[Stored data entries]
+++++
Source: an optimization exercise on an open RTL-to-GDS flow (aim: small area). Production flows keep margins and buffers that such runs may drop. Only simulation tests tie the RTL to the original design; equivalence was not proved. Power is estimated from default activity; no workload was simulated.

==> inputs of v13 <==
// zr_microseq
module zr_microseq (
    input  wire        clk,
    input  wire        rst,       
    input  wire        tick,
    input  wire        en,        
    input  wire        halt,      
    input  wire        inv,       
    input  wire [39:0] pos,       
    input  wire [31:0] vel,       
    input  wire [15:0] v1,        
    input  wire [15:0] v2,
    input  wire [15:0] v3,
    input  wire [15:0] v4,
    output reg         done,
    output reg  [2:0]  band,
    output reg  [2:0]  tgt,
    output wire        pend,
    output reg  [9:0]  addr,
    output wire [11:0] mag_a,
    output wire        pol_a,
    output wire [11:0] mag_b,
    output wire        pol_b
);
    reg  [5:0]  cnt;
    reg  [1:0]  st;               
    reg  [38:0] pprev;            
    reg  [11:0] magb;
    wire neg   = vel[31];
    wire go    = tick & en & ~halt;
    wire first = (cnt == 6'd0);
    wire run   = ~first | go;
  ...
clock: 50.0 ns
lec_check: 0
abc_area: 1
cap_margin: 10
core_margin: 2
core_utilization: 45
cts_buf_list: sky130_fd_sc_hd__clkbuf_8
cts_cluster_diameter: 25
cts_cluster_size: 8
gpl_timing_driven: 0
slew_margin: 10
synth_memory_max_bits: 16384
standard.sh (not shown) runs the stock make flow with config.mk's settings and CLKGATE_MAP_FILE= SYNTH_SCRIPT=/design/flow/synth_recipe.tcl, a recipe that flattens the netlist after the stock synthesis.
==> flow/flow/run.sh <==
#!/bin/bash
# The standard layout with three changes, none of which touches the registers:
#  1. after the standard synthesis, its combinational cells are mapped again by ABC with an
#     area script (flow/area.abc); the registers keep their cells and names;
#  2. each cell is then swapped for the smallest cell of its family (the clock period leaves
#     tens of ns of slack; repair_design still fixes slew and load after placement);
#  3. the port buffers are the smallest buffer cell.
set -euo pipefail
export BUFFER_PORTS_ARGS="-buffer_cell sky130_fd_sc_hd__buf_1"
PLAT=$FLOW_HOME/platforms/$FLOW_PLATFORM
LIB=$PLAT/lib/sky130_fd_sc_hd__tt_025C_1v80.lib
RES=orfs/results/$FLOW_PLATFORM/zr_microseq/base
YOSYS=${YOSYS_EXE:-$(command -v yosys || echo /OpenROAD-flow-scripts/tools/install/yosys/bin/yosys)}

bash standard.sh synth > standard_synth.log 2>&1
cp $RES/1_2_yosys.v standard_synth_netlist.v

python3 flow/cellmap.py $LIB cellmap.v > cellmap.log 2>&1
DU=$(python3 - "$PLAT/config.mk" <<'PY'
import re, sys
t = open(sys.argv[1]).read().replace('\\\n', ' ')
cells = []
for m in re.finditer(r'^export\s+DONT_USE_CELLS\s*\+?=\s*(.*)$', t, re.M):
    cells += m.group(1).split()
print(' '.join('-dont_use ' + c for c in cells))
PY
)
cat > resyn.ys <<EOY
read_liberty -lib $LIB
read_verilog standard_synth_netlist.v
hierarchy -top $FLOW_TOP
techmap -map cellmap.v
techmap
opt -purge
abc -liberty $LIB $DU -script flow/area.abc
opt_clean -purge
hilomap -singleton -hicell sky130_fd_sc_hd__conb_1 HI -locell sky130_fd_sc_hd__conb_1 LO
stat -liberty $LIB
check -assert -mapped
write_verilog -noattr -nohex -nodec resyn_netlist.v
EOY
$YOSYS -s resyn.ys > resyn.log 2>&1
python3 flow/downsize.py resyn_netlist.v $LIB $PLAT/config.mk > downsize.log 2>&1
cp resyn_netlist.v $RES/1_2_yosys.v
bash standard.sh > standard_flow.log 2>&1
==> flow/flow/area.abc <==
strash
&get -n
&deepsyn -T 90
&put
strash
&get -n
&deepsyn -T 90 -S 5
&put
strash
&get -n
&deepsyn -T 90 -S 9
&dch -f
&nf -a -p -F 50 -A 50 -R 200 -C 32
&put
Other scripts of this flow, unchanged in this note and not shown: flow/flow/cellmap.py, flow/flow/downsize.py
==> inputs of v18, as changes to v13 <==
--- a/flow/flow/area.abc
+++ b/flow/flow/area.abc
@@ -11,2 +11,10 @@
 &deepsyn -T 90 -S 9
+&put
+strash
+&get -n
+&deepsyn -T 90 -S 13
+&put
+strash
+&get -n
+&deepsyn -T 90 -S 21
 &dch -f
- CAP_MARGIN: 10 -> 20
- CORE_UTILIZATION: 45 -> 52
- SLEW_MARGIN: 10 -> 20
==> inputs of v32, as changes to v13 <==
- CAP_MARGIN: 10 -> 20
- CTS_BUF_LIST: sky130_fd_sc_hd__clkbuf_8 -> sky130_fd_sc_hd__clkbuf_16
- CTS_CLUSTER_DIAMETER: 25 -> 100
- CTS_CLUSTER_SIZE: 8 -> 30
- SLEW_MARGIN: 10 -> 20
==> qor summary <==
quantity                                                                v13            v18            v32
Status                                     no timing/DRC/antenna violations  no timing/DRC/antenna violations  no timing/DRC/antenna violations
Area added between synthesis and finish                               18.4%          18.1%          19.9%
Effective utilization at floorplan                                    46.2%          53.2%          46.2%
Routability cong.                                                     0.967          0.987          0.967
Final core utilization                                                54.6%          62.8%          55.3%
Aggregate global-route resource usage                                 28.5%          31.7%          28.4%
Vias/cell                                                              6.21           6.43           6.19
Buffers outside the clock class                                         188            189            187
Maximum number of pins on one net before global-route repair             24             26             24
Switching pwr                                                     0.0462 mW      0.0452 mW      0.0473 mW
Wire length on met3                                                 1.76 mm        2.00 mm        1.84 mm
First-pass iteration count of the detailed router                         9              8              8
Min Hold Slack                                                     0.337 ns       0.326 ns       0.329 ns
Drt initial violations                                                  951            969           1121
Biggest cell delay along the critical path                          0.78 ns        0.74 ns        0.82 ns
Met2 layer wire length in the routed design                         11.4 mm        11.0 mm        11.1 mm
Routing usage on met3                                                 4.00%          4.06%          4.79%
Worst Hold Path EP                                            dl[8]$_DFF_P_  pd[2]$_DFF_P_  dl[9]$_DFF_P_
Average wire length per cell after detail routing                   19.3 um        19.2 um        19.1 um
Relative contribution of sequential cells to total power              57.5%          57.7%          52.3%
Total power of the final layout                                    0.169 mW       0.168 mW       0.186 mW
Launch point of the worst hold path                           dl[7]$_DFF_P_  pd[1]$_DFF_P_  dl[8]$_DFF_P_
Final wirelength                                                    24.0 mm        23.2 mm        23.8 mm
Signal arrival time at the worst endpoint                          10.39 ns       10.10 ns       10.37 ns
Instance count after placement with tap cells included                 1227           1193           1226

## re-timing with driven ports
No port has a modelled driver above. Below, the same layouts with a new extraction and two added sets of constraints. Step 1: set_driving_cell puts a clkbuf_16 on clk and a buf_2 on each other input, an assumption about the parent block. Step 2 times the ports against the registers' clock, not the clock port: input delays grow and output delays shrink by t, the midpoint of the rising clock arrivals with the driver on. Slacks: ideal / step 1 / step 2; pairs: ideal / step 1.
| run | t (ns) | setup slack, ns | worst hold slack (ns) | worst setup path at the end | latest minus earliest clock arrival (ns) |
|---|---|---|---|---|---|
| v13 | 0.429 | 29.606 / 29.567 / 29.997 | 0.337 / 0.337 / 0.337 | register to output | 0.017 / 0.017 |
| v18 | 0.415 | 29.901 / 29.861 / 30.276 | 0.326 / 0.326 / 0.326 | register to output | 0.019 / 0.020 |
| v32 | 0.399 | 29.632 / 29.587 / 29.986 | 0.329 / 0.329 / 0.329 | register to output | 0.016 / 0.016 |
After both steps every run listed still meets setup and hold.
+++++
(YOUR TASK): Stop after the line containing "synth_memory_max_bits: 16384": print exactly the lines from the start of the entries above up to it, that line included.

(RESPONSE AREA):
Source: an optimization exercise on an open RTL-to-GDS flow (aim: small area). Production flows keep margins and buffers that such runs may drop. Only simulation tests tie the RTL to the original design; equivalence was not proved. Power is estimated from default activity; no workload was simulated.

==> inputs of v13 <==
// zr_microseq
module zr_microseq (
    input  wire        clk,
    input  wire        rst,       
    input  wire        tick,
    input  wire        en,        
    input  wire        halt,      
    input  wire        inv,       
    input  wire [39:0] pos,       
    input  wire [31:0] vel,       
    input  wire [15:0] v1,        
    input  wire [15:0] v2,
    input  wire [15:0] v3,
    input  wire [15:0] v4,
    output reg         done,
    output reg  [2:0]  band,
    output reg  [2:0]  tgt,
    output wire        pend,
    output reg  [9:0]  addr,
    output wire [11:0] mag_a,
    output wire        pol_a,
    output wire [11:0] mag_b,
    output wire        pol_b
);
    reg  [5:0]  cnt;
    reg  [1:0]  st;               
    reg  [38:0] pprev;            
    reg  [11:0] magb;
    wire neg   = vel[31];
    wire go    = tick & en & ~halt;
    wire first = (cnt == 6'd0);
    wire run   = ~first | go;
  ...
clock: 50.0 ns
lec_check: 0
abc_area: 1
cap_margin: 10
core_margin: 2
core_utilization: 45
cts_buf_list: sky130_fd_sc_hd__clkbuf_8
cts_cluster_diameter: 25
cts_cluster_size: 8
gpl_timing_driven: 0
slew_margin: 10
synth_memory_max_bits: 16384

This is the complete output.